Class KMeans

java.lang.Object
edu.cmu.tetrad.search.unmix.KMeans

public final class KMeans extends Object
Implements the K-Means clustering algorithm using the k-means++ initialization method and iterative refinement. The algorithm partitions a dataset into a specified number of clusters by minimizing the sum of squared distances between points and their respective cluster centroids.
  • Nested Class Summary

    Nested Classes
    Modifier and Type
    Class
    Description
    static class 
    Represents the result of a clustering operation using the KMeans algorithm.
  • Method Summary

    Modifier and Type
    Method
    Description
    cluster(double[][] X, int K, int maxIter, long seed)
    Performs k-means clustering on a given dataset.
    clusterWithRestarts(double[][] X, int K, int maxIter, long seed, int restarts)
    Performs k-means clustering with multiple restarts and selects the best result based on the lowest within-cluster sum of squared errors (SSE).

    Methods inherited from class java.lang.Object

    equals, getClass, hashCode, notify, notifyAll, toString, wait, wait, wait
  • Method Details

    • cluster

      public static KMeans.Result cluster(double[][] X, int K, int maxIter, long seed)
      Performs k-means clustering on a given dataset.
      Parameters:
      X - The data points to be clustered, represented as a 2D array where each row corresponds to a data point and each column corresponds to a feature.
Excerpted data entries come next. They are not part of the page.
--- src/rtl/phe_pkg.sv ---
// ---------------------------------------------------------------------------
// phe_pkg
// Shared types and constants for the Horner polynomial evaluator.
// ---------------------------------------------------------------------------
`default_nettype none

package phe_pkg;

    localparam int DATA_W       = 32;
    localparam int PROD_W       = 2 * DATA_W;
    localparam int NUM_COEFFS   = 8;
    localparam int COEFF_IDX_W  = $clog2(NUM_COEFFS);
    localparam int CFG_INDEX_W  = COEFF_IDX_W + 1;
    localparam int DEF_DEGREE   = 7;
    localparam int DEF_FRAC     = 16;

    typedef struct packed {
        logic                     valid;
        logic                     sat;
        logic signed [DATA_W-1:0] acc;
        logic signed [DATA_W-1:0] x;
    } t_lane;

    typedef struct packed {
        logic                     sat;
        logic signed [DATA_W-1:0] value;
    } t_result;

endpackage

`default_nettype wire

--- src/rtl/phe_out_skid.sv ---
// ---------------------------------------------------------------------------
// phe_out_skid
// Output register with one skid entry; stalls the cell chain when full.
// ---------------------------------------------------------------------------
`default_nettype none

module phe_out_skid (
    input  wire                 i_clk,
    input  wire                 i_rst_n,
    input  wire                 i_valid,
    input  wire phe_pkg::t_result i_data,
    output logic                o_ready,
    output logic                o_valid,
    output phe_pkg::t_result    o_data,
    input  wire                 i_ready
);

    logic               r_out_valid;
    phe_pkg::t_result   r_out_data;
    logic               r_skid_valid;
    phe_pkg::t_result   r_skid_data;
    logic               take;

    assign o_ready = !r_skid_valid;
    assign take    = i_valid && !r_skid_valid;

    always_ff @(posedge i_clk) begin
        if (!i_rst_n) begin
            r_out_valid  <= 1'b0;
            r_skid_valid <= 1'b0;
        end else if (i_ready || !r_out_valid) begin
            if (r_skid_valid) begin
                r_out_valid  <= 1'b1;
                r_skid_valid <= 1'b0;
            end else begin
                r_out_valid  <= take;
            end
        end else if (take) begin
            r_skid_valid <= 1'b1;
        end
    end

    always_ff @(posedge i_clk) begin
        if (i_ready || !r_out_valid) begin
            if (r_skid_valid) begin
                r_out_data <= r_skid_data;
            end else begin
                r_out_data <= i_data;
            end
        end else if (take) begin
            r_skid_data <= i_data;
        end
    end

    assign o_valid = r_out_valid;
    assign o_data  = r_out_data;

endmodule

`default_nettype wire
The dataset must be non-null.
      K - The number of clusters to create. If K is greater than the number of data points, it will be adjusted to the number of data points. K must be a positive integer.
      maxIter - The maximum number of iterations the algorithm will run. Must be a positive integer.
      seed - The seed for the random number generator used to initialize the cluster centroids.
      Returns:
      An instance of the Result class containing the cluster assignments (labels) for each data point and the coordinates of the centroids of the clusters.
    • clusterWithRestarts

      public static KMeans.Result clusterWithRestarts(double[][] X, int K, int maxIter, long seed, int restarts)
      Performs k-means clustering with multiple restarts and selects the best result based on the lowest within-cluster sum of squared errors (SSE).
      Parameters:
      X - The data points to be clustered, represented as a 2D array where each row corresponds to a data point and each column corresponds to a feature. The dataset must be non-null.
      K - The number of clusters to create. If K is greater than the number of data points, it will be adjusted to the number of data points. K must be a positive integer.
      maxIter - The maximum number of iterations the algorithm will run. Must be a positive integer.
      seed - The seed for the random number generator used to initialize the cluster centroids for each restart.
      restarts - The number of times to restart the clustering process with different initial centroids. If set to a value less than or equal to 0, the clustering algorithm will run only once.
      Returns:
      An instance of the Result class containing the cluster assignments (labels) for each data point and the coordinates of the centroids of the clusters from the best run (based on the lowest within-cluster SSE).